_TASK_: In the listing that follows, locate the line containing "1550 | 59.0 | 749 | 0.243 |" and the line containing "128 | 2.73 |". Retype exactly those two lines and every line between them, and nothing more.

[WORKING DATA — start]

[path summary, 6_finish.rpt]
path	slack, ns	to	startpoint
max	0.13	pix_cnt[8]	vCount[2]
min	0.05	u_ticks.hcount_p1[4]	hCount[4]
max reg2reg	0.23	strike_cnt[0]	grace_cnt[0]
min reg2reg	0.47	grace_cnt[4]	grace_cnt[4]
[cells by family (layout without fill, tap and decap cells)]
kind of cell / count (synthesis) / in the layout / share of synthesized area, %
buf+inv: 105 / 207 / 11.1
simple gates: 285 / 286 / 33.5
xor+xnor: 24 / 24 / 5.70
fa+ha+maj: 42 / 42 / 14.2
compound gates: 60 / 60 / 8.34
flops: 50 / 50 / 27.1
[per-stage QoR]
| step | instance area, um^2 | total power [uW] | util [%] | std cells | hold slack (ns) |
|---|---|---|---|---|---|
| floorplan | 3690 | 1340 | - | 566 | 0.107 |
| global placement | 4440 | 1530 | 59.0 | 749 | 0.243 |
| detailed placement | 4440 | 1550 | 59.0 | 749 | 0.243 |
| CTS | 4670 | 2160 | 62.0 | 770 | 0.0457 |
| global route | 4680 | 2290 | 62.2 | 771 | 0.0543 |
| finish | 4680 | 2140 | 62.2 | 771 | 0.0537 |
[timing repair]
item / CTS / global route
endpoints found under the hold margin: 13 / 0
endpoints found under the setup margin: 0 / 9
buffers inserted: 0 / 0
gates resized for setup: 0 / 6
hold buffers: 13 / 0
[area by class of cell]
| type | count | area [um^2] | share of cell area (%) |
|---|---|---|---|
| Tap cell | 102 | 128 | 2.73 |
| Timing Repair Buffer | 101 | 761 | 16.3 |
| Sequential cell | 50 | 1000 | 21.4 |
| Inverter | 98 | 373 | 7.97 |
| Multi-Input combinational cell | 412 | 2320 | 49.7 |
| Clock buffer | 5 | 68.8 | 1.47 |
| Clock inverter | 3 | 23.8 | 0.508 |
<file path="src/rtl/aes_pkg.sv">
// Shared AES definitions: GF(2^8) helpers, MixColumns coefficients and the
// sequencer state type.
package aes_pkg;

    localparam int unsigned NB = 4;

    // Element [NB-1] is the first coefficient of matrix row 0.
    localparam logic [NB-1:0][7:0] FWD_COEF = {8'h02, 8'h03, 8'h01, 8'h01};
    localparam logic [NB-1:0][7:0] INV_COEF = {8'h0e, 8'h0b, 8'h0d, 8'h09};

    typedef enum logic [1:0] {
        StIdle,
        StBusy,
        StDone
    } mcs_state_e;

    function automatic logic [7:0] xtime(input logic [7:0] b);
        return {b[6:0], 1'b0} ^ (b[7] ? 8'h1b : 8'h00);
    endfunction

    // Intended for constant k so synthesis folds it into a few xtime/xor stages.
    function automatic logic [7:0] gf_mul(input logic [7:0] b, input logic [7:0] k);
        logic [7:0] acc;
        logic [7:0] pow;
        acc = 8'h00;
        pow = b;
        for (int i = 0; i < 8; i++) begin
            if (k[i]) acc = acc ^ pow;
            pow = xtime(pow);
        end
        return acc;
    endfunction

endpackage

</file>
<file path="src/rtl/mix_column_unit.sv">
// Combinational (Inv)MixColumns on one 32-bit column; byte 0 is the MSB.
module mix_column_unit
    import aes_pkg::*;
#(
    parameter bit INVERSE_EN = 1'b1
) (
    input  logic [31:0] col_i,
    input  logic        inv_i,
    output logic [31:0] col_o
);

    // Output byte r uses the coefficient row rotated right by r.
    function automatic logic [31:0] mix(input logic [31:0] col,
                                        input logic [NB-1:0][7:0] coef);
        logic [NB-1:0][7:0] a;
        logic [NB-1:0][7:0] b;
        a = col;
        for (int r = 0; r < NB; r++) begin
            b[NB-1-r] = 8'h00;
            for (int j = 0; j < NB; j++) begin
                b[NB-1-r] = b[NB-1-r] ^ gf_mul(a[NB-1-j], coef[NB-1-((j-r+NB)%NB)]);
            end
        end
        return b;
    endfunction

    logic [31:0] fwd;
    assign fwd = mix(col_i, FWD_COEF);

    generate
        if (INVERSE_EN) begin : g_inv
            assign col_o = inv_i ? mix(col_i, INV_COEF) : fwd;
        end else begin : g_fwd_only
            logic unused_inv;
            assign unused_inv = inv_i;
            assign col_o      = fwd;
        end
    endgenerate

endmodule

</file>
<file path="src/rtl/mix_columns_seq.sv">
// Iterative MixColumns/InvMixColumns over a 128-bit AES state with a
// valid/ready handshake on both sides; COLS_PER_CYCLE columns per clock.
module mix_columns_seq
    import aes_pkg::*;
#(
    parameter int unsigned COLS_PER_CYCLE = 1,
    parameter bit          INVERSE_EN     = 1'b1
) (
    input  logic         clk,
    input  logic         rst_n,
    input  logic         in_valid,
    output logic         in_ready,
    input  logic [127:0] in_data,
    input  logic         in_inv,
    output logic         out_valid,
    input  logic         out_ready,
    output logic [127:0] out_data
);

    generate
        if (!(COLS_PER_CYCLE == 1 || COLS_PER_CYCLE == 2 || COLS_PER_CYCLE == 4)) begin : g_bad_cfg
            $fatal(1, "mix_columns_seq: COLS_PER_CYCLE must be 1, 2 or 4");
        end
    endgenerate

    localparam logic [2:0] STEP     = 3'(COLS_PER_CYCLE);
    localparam logic [2:0] DONE_CNT = 3'(NB);

    mcs_state_e           state_q, state_d;
    logic [NB-1:0][31:0]  data_q, data_d;
    logic [2:0]           cnt_q, cnt_d;
    logic                 mode_q, mode_d;

    logic accept;
    logic inv_sel;

    logic [1:0]  col_pos [COLS_PER_CYCLE];
    logic [31:0] col_in  [COLS_PER_CYCLE];
    logic [31:0] col_out [COLS_PER_CYCLE];

    assign in_ready  = (state_q == StIdle) || ((state_q == StDone) && out_ready);
    assign accept    = in_valid && in_ready;
    assign inv_sel   = in_inv && INVERSE_EN;
    assign out_valid = (state_q == StDone);
    assign out_data  = data_q;

    // Column c lives in data_q[NB-1-c]; units cover columns cnt_q .. cnt_q+k.
    for (genvar k = 0; k < COLS_PER_CYCLE; k++) begin : g_unit
        assign col_pos[k] = 2'd3 - (cnt_q[1:0] + 2'(k));
        assign col_in[k]  = data_q[col_pos[k]];

        mix_column_unit #(
            .INVERSE_EN (INVERSE_EN)
        ) u_unit (
            .col_i (col_in[k]),
            .inv_i (mode_q),
            .col_o (col_out[k])
        );
    end

    always_comb begin
        state_d = state_q;
        data_d  = data_q;
        cnt_d   = cnt_q;
        mode_d  = mode_q;

        unique case (state_q)
            StIdle: ;
            StBusy: begin
                for (int k = 0; k < COLS_PER_CYCLE; k++) begin
                    data_d[col_pos[k]] = col_out[k];
                end
                cnt_d = cnt_q + STEP;
                if (cnt_d == DONE_CNT) state_d = StDone;
            end
            StDone: begin
                if (out_ready) state_d = StIdle;
            end
            default: state_d = StIdle;
        endcase

        // Accept is only possible in IDLE or on the DONE handshake cycle.
        if (accept) begin
            data_d  = in_data;
            mode_d  = inv_sel;
            cnt_d   = 3'd0;
            state_d = StBusy;
        end
    end

    always_ff @(posedge clk) begin
        if (!rst_n) begin
            state_q <= StIdle;
            data_q  <= '0;
            cnt_q   <= 3'd0;
            mode_q  <= 1'b0;
        end else begin
            state_q <= state_d;
            data_q  <= data_d;
            cnt_q   <= cnt_d;
            mode_q  <= mode_d;
        end
    end

endmodule

</file>
File: config.mk
export PLATFORM = sky130hd
export DESIGN_NAME = io_bus_arbiter_flat
export DESIGN_NICKNAME = d
export VERILOG_FILES = /design/src/rtl/io_bus_arbiter_if.sv /design/src/rtl/io_bus_arbiter.sv /design/src/flat_wrapper.sv
export SDC_FILE = /design/constraint.sdc
export NUM_CORES = 1
export LEC_CHECK = 0
export CAP_MARGIN = 25
export CELL_PAD_IN_SITES_DETAIL_PLACEMENT = 1
export CELL_PAD_IN_SITES_GLOBAL_PLACEMENT = 1
export CORE_ASPECT_RATIO = 1.4
export CORE_UTILIZATION = 21
export CTS_CLUSTER_DIAMETER = 60
export DETAILED_ROUTE_END_ITERATION = 6
export PLACE_DENSITY_LB_ADDON = 0.15
export SYNTH_ARGS = -nofsm -noshare
export SYNTH_HDL_FRONTEND = slang
export SYNTH_SLANG_ARGS = --single-unit
File: constraint.sdc
create_clock -name clk -period 1.6 [get_ports clk]
set_input_delay 0.32 -clock clk [delete_from_list [all_inputs] [get_ports clk]]
set_output_delay 0.32 -clock clk [all_outputs]
set_load 0.005 [all_outputs]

[WORKING DATA — finish]

_RESPONSE_:
| detailed placement | 4440 | 1550 | 59.0 | 749 | 0.243 |
| CTS | 4670 | 2160 | 62.0 | 770 | 0.0457 |
| global route | 4680 | 2290 | 62.2 | 771 | 0.0543 |
| finish | 4680 | 2140 | 62.2 | 771 | 0.0537 |
[timing repair]
item / CTS / global route
endpoints found under the hold margin: 13 / 0
endpoints found under the setup margin: 0 / 9
buffers inserted: 0 / 0
gates resized for setup: 0 / 6
hold buffers: 13 / 0
[area by class of cell]
| type | count | area [um^2] | share of cell area (%) |
|---|---|---|---|
| Tap cell | 102 | 128 | 2.73 |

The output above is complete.